O Bom Samaritano

“Certo homem descia de Jerusalém para Jericó.” Assim começa a parábola do Bom Samaritano contada por Jesus para esclarecer um especialista da Lei que lhe perguntou: “Quem é o meu próximo”. 

É uma parábola sem palavras, mas rica em gestos que revelam pessoas marcando posição diante de um fato. Na estrada está um homem caído, sem roupa, ferido, semimorto, vítima de assaltantes. Primeiro surgem dois homens que pertencem à religião oficial de Jerusalém, um sacerdote e um levita. Eles viram o homem no chão, mas mudaram de calçada e seguiram o caminho. O mais importante era chegar “puro” ao templo para tomar parte da liturgia do culto. São pessoas piedosas, praticam o culto e a liturgia, mas se mostram insensíveis e indiferentes às pessoas vulneráveis e necessitadas encontradas pelo caminho. Para estes, Deus está trancado no templo, e basta este lugar para viver a religião. 

O terceiro personagem está viajando e, diferentemente dos dois primeiros, aproximou-se do homem caído, encheu-se de compaixão, tratou as feridas, colocou-o no seu animal e o confiou aos cuidados de outra pessoa que tinha condições de oferecer um tratamento melhor. Não tinha as credenciais religiosas do sacerdote e levita, muito pelo contrário, era um samaritano considerado herege pelos religiosos da época.

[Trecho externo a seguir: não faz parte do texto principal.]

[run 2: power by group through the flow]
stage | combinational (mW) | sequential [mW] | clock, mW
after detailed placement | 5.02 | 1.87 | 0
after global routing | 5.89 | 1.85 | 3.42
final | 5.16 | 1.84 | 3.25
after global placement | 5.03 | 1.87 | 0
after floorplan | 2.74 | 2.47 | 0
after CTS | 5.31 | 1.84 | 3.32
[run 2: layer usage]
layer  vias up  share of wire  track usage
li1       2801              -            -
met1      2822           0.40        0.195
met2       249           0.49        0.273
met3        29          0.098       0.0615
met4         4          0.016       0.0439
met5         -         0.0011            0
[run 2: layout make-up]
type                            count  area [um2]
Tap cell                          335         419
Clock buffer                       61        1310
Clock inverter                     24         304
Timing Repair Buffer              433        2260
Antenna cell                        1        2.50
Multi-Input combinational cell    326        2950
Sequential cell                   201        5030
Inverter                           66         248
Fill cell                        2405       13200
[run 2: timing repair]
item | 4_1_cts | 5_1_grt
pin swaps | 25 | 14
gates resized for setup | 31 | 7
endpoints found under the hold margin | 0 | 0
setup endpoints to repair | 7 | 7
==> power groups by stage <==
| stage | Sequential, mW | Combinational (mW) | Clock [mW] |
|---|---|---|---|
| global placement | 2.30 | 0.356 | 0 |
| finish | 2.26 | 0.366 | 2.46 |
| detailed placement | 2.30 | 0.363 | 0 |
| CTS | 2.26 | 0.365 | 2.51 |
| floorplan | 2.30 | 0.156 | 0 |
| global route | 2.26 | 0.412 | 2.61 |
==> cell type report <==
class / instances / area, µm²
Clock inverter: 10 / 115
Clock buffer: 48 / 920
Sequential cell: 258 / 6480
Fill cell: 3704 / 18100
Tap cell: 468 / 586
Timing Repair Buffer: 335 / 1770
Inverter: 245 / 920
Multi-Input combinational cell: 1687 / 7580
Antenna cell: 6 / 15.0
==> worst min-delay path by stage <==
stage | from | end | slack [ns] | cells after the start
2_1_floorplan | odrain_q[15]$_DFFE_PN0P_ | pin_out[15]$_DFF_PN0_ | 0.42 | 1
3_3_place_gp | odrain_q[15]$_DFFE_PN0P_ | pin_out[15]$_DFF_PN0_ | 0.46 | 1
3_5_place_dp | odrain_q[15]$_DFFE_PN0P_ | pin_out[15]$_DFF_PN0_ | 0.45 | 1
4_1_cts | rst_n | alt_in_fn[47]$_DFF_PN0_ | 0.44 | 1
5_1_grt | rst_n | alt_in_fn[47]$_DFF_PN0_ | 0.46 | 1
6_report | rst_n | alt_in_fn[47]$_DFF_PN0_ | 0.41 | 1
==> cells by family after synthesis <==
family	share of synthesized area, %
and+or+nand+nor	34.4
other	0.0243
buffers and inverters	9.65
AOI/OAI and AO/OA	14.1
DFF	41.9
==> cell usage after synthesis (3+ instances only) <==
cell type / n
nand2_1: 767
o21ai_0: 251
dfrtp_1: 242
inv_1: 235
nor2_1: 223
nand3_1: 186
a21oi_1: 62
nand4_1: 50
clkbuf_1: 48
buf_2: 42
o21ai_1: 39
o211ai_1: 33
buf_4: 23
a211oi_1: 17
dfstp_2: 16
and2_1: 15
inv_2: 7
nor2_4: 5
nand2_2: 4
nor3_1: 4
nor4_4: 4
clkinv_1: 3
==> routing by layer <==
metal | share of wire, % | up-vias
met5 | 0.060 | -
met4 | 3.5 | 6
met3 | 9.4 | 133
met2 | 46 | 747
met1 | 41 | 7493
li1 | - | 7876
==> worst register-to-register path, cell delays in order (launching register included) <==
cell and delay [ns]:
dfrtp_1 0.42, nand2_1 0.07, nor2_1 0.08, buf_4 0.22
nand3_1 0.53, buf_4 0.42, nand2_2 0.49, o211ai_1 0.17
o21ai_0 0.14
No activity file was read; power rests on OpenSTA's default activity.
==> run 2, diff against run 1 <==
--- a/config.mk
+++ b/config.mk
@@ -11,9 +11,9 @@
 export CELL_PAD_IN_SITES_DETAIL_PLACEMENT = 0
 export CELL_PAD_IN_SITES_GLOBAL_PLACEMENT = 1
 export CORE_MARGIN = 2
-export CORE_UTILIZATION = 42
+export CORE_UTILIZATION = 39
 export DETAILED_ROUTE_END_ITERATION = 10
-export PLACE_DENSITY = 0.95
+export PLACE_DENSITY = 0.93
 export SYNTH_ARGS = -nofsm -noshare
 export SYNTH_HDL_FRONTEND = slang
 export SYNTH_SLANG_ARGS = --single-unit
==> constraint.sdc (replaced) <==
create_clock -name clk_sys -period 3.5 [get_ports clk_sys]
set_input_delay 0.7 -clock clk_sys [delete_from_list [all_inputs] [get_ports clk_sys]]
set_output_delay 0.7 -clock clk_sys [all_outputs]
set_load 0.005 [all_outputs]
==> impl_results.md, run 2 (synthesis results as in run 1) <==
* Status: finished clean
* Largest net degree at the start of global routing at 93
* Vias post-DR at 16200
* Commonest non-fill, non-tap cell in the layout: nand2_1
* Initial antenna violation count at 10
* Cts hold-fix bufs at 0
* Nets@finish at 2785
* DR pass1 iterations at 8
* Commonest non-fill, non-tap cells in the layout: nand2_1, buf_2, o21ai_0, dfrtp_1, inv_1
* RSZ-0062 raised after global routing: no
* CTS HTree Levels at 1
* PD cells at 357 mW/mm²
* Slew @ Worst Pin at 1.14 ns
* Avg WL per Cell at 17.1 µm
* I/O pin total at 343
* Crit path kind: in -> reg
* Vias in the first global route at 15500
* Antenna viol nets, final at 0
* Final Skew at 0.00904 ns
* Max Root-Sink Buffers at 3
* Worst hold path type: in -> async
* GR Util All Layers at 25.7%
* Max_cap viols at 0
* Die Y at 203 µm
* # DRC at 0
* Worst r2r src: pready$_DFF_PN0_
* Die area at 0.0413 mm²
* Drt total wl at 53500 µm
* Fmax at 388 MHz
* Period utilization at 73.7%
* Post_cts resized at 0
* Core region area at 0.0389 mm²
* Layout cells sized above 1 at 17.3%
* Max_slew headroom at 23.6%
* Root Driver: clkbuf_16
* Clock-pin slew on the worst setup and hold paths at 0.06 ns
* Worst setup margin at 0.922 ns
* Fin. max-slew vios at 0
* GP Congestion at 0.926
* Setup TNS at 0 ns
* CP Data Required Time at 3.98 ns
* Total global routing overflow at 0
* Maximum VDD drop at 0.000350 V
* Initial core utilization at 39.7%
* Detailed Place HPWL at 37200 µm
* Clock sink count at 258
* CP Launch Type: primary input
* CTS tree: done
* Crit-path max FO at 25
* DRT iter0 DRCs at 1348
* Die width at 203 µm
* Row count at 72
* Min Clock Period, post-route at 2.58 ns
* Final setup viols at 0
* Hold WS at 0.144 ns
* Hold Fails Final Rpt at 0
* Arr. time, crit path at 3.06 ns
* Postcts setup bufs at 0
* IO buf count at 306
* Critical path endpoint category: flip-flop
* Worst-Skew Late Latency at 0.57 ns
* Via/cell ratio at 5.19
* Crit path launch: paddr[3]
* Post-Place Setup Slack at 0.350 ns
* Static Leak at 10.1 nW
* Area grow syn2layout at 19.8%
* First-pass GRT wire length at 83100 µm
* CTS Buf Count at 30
File: src/hw/spm_delay.sv
// delay counter: counts a loaded number of cycles and flags expiry
`timescale 1ns/10ps
module spm_delay
    import spm_pkg::*;
(
    // clock and reset
    input  wire logic             clk_in,
    input  wire logic             reset_n_in,
    // control
    input  wire logic             load_in,
    input  wire logic [CNT_W-1:0] count_in,
    // status
    output logic                  expired_out
);
    logic [CNT_W-1:0] cnt_q;

    always_ff @(posedge clk_in) begin
        if (!reset_n_in) begin
            cnt_q <= CNT_ZERO;
        end else if (load_in) begin
            cnt_q <= count_in;
        end else if (cnt_q != CNT_ZERO) begin
            cnt_q <= cnt_q - CNT_ONE;
        end
    end

    // a load of n flags the n-th cycle after it; the flag must not look at load_in,
    // because the sequencer loads on the flag itself
    assign expired_out = (cnt_q == CNT_ONE);
endmodule
`config.mk`:
```
export PLATFORM = sky130hd
export DESIGN_NAME = mdio_host_port
export DESIGN_NICKNAME = d
export VERILOG_FILES = /design/src/hw/mdc_divider.v /design/src/hw/mgmt_frame_shifter.v /design/src/hw/mdio_host_port.v
export VERILOG_INCLUDE_DIRS = /design/src /design/src/hw
export SDC_FILE = /design/constraint.sdc
export NUM_CORES = 1
export LEC_CHECK = 0
export BUFFER_PORTS_ARGS = -buffer_cell sky130_fd_sc_hd__buf_2
export CORE_ASPECT_RATIO = 0.75
export CORE_UTILIZATION = 45
export CTS_CLUSTER_DIAMETER = 200
export DETAILED_ROUTE_END_ITERATION = 12
export GPL_ROUTABILITY_DRIVEN = 0
export GPL_TIMING_DRIVEN = 0
export HOLD_SLACK_MARGIN = 0.02
export PLACE_DENSITY = 0.6
export SLEW_MARGIN = 20
export SYNTH_ARGS = -nofsm -noshare
export SYNTH_HDL_FRONTEND = slang
export SYNTH_HIERARCHICAL = 1
export SYNTH_SLANG_ARGS = --single-unit
```
`constraint.sdc`:
```
create_clock -name ref_clk -period 4 [get_ports ref_clk]
set_input_delay 0.4 -clock ref_clk [delete_from_list [all_inputs] [get_ports ref_clk]]
set_output_delay 0.4 -clock ref_clk [all_outputs]
set_load 0.03 [all_outputs]
```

Segundo ele, Deus está no caminho e se identifica com um homem machucado que precisa ser cuidado.

Diante da posição de cada personagem, o especialista em Lei é convidado a dar a sua opinião sobre quem foi próximo do homem caído na estrada: “Aquele que o tratou com misericórdia”. O foco mudou não mais sobre quem está caído, mas sobre o que fazem as pessoas que passam, pois “existem simplesmente dois tipos de pessoas: aquelas que cuidam do sofrimento e aquelas que passam ao largo; aquelas que se debruçam sobre o caído e o reconhecem necessitado de ajuda e aquelas que olham distraídas e aceleram o passo. De fato, caem as nossas máscaras, os nossos rótulos e os nossos disfarces: é a hora da verdade. Debruçar-nos-emos para tocar e cuidar das feridas dos outros? Abaixar-nos-emos para levar às costas os outros”? (Francisco, Fratelli tutti, 70).    

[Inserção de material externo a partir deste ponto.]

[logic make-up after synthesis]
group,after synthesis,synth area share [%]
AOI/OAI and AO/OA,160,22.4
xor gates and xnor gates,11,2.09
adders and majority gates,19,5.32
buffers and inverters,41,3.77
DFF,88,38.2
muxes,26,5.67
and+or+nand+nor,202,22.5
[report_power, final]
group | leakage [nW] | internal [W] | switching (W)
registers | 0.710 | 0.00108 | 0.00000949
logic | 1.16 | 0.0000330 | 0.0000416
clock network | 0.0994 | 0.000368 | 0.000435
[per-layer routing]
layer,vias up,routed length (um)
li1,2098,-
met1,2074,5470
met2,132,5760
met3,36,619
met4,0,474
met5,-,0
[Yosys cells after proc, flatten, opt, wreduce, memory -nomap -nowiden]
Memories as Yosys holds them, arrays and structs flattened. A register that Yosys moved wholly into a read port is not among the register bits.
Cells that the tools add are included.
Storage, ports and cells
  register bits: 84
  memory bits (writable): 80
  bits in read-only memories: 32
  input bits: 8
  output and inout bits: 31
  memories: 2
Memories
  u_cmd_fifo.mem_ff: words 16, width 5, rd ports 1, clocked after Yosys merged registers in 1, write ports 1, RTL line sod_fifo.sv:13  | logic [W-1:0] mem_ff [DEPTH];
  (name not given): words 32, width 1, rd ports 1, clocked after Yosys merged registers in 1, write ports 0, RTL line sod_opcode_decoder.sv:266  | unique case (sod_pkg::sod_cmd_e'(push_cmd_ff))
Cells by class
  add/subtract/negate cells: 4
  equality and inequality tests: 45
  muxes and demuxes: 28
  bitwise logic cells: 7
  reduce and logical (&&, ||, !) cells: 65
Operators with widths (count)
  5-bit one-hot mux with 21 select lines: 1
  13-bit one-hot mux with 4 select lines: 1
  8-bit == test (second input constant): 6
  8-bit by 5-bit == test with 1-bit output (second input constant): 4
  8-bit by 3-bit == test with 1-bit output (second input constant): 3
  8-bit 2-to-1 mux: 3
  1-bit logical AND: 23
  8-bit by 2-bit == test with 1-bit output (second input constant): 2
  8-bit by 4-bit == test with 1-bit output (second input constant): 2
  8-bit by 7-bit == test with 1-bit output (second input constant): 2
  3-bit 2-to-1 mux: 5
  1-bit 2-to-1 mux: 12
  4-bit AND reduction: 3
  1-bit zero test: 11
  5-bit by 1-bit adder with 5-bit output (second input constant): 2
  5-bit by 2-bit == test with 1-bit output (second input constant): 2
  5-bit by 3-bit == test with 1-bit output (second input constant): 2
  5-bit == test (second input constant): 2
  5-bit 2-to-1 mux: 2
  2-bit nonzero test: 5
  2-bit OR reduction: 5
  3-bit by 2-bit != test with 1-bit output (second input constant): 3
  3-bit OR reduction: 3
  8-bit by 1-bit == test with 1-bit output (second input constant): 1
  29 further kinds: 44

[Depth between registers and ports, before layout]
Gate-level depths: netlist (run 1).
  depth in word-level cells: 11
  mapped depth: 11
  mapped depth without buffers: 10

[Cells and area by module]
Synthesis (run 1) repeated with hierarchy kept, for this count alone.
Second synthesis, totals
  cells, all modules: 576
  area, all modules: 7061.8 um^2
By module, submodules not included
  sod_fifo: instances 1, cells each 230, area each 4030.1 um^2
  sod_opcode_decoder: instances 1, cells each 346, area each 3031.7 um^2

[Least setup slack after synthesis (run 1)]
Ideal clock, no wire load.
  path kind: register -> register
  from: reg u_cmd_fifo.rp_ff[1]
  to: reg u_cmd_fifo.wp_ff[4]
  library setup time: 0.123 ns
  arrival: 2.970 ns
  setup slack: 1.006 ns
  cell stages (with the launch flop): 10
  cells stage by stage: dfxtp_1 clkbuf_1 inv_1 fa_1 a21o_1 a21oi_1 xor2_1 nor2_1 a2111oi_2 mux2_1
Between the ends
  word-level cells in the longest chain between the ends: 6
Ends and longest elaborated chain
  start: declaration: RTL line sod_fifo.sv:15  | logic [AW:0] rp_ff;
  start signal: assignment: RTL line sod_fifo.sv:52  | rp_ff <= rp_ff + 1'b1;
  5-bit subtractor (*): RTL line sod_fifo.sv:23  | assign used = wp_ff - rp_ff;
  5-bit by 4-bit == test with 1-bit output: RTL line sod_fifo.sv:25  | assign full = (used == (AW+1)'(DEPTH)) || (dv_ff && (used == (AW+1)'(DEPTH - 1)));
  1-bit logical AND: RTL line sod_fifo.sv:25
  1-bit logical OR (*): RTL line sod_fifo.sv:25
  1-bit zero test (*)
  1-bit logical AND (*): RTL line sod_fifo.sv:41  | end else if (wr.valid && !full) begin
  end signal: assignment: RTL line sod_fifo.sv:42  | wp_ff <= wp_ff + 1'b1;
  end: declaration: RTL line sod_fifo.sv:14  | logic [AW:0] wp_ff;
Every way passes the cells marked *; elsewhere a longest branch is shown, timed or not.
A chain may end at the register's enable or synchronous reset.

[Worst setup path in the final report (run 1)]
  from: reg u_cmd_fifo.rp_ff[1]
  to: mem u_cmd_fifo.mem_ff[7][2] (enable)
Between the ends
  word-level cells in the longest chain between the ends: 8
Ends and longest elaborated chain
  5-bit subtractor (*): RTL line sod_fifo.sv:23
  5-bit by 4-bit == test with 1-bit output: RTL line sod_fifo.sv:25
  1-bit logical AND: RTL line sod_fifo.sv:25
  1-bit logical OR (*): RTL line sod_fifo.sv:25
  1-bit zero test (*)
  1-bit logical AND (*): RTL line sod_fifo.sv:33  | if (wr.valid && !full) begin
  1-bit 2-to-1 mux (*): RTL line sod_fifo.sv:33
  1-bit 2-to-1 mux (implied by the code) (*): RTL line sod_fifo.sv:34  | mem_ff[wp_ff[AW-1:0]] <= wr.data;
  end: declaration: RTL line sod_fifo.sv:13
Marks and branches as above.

No caminho da vida, em diversas ocasiões, éramos nós que estávamos caídos, feridos e machucados e quantos não foram os que derramaram óleo e vinho em nossas feridas e nos encheram de afeto, tiveram compaixão de nós. No caminho de Jerusalém para Jericó e no caminho de toda a humanidade, é Jesus o samaritano que desce do céu para curar nossas feridas, aliviar nossas dores e nos carregar nos ombros com peso de Cruz. 

 Ter o conhecimento da Sagrada Escritura que alimentou o coração do especialista em Leis é necessário, mas não o suficiente. Zelar pelo culto e celebrar com a devida dignidade como costumavam fazer os sacerdotes e levitas também é importante, mas também insuficiente. Palavra, ritos litúrgicos, sacramentos devem provocar em nós sentimentos de compaixão diante de tantas pessoas submetidas a uma vida desumana. E compaixão foi o que sentiu Jesus quando viu pessoas famintas e as alimentou, cegas e lhes devolveu a visão, angustiadas e abandonadas e começou a ensinar muitas coisas.  

“Vai e faça o mesmo”, diz Jesus ao especialista em Leis e a cada um de nós. Recebemos de Jesus a missão de tomar nos ombros a humanidade machucada e de Francisco de sermos uma “Igreja em saída” renunciando à própria comodidade para alcançar todas as periferias que precisam da luz do Evangelho, tocando a carne sofredora de Cristo no povo.

Por fim, lembro-me do dono da pensão que aceitou dois denários e viabilizou a continuação da viagem do samaritano, que soube chegar e desaparecer na hora oportuna sem deixar nome e endereço. Não fosse isso, tudo não passaria de uma “solidariedade paliativa” que não resolve o problema e pode criar dependências. Mais denários (investimentos) para o Sistema Único de Saúde (SUS), pois essa “pensão” tem sido a salvação de milhões de feridos encontrados nas sarjetas do nosso país, também “ferido”.